What you will do:
Give the number of lines in the records below that include "asynchronous". Reply with that number alone.

***** Source material

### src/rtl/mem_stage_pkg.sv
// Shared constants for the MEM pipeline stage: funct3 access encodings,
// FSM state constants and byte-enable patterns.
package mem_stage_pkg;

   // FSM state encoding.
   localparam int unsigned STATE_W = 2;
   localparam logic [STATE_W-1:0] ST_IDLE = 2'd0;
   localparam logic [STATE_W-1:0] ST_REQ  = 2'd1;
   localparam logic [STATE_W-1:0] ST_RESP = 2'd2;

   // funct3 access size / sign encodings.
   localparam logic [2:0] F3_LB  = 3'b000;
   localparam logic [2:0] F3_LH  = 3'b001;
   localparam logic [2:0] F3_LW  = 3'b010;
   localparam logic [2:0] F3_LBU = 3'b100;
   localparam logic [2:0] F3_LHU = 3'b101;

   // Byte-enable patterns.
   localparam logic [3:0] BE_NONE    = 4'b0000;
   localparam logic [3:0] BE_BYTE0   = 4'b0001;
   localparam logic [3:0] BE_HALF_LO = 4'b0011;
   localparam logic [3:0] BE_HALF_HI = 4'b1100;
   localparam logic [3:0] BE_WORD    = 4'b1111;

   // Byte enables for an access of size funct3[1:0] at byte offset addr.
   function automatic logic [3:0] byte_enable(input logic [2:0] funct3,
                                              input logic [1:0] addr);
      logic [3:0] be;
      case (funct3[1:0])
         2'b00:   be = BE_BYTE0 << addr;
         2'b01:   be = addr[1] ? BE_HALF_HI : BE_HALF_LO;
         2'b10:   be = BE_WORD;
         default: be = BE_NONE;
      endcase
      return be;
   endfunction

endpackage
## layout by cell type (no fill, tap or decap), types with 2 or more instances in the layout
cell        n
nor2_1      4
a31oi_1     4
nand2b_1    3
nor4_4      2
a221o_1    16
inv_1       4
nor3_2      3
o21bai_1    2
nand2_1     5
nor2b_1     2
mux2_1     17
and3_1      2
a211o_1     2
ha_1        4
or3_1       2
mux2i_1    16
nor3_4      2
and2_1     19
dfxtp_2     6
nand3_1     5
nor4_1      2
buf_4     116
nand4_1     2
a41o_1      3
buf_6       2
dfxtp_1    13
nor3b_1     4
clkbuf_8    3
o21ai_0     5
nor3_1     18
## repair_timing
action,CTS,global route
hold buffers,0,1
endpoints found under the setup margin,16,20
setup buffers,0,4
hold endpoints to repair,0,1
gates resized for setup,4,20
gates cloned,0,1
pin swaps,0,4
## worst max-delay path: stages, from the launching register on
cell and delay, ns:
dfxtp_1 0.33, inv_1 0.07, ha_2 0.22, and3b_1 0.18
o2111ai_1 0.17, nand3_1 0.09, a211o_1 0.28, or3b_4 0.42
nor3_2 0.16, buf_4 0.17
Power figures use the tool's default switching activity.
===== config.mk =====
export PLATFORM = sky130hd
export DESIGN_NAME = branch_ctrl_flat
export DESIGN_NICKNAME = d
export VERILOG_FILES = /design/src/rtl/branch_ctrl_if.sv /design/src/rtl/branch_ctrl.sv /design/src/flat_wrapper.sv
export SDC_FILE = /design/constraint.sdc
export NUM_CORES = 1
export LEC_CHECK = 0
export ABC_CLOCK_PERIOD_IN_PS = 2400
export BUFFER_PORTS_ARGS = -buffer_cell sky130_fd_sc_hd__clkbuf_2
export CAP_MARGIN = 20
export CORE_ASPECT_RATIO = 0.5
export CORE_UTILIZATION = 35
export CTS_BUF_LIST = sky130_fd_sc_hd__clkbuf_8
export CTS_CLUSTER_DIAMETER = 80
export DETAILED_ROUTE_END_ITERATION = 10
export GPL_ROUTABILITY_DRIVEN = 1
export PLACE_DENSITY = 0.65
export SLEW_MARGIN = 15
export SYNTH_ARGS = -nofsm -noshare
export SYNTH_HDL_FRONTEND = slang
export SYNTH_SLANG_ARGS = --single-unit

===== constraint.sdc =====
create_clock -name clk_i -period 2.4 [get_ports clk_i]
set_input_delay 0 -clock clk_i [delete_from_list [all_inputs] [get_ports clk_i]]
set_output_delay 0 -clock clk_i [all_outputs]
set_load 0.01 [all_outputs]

**********
***** Source material

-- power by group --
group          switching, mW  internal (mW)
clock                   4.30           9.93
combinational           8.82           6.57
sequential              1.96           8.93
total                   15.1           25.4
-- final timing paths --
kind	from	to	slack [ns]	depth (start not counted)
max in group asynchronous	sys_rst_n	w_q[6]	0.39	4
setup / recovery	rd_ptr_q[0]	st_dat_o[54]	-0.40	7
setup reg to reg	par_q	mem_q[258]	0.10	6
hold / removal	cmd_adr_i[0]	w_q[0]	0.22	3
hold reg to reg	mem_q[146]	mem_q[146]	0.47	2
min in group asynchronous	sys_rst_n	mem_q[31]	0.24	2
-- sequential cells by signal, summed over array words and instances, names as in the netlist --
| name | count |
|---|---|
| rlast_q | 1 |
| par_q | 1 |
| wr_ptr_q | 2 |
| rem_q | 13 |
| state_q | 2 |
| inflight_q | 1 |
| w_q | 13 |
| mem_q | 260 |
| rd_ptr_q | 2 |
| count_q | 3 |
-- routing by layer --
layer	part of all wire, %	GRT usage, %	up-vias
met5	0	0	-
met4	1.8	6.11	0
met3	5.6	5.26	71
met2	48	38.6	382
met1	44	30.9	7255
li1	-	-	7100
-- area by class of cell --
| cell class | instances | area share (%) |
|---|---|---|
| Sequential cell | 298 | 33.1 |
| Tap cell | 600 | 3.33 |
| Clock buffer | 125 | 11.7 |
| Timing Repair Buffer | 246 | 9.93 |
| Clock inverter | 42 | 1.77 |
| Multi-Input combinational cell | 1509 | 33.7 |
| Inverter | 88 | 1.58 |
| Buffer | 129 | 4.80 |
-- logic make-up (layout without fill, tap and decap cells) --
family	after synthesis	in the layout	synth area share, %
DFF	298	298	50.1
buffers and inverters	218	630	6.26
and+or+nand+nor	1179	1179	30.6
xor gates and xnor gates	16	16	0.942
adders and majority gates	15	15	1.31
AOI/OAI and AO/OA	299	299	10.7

**********

Task solution:
2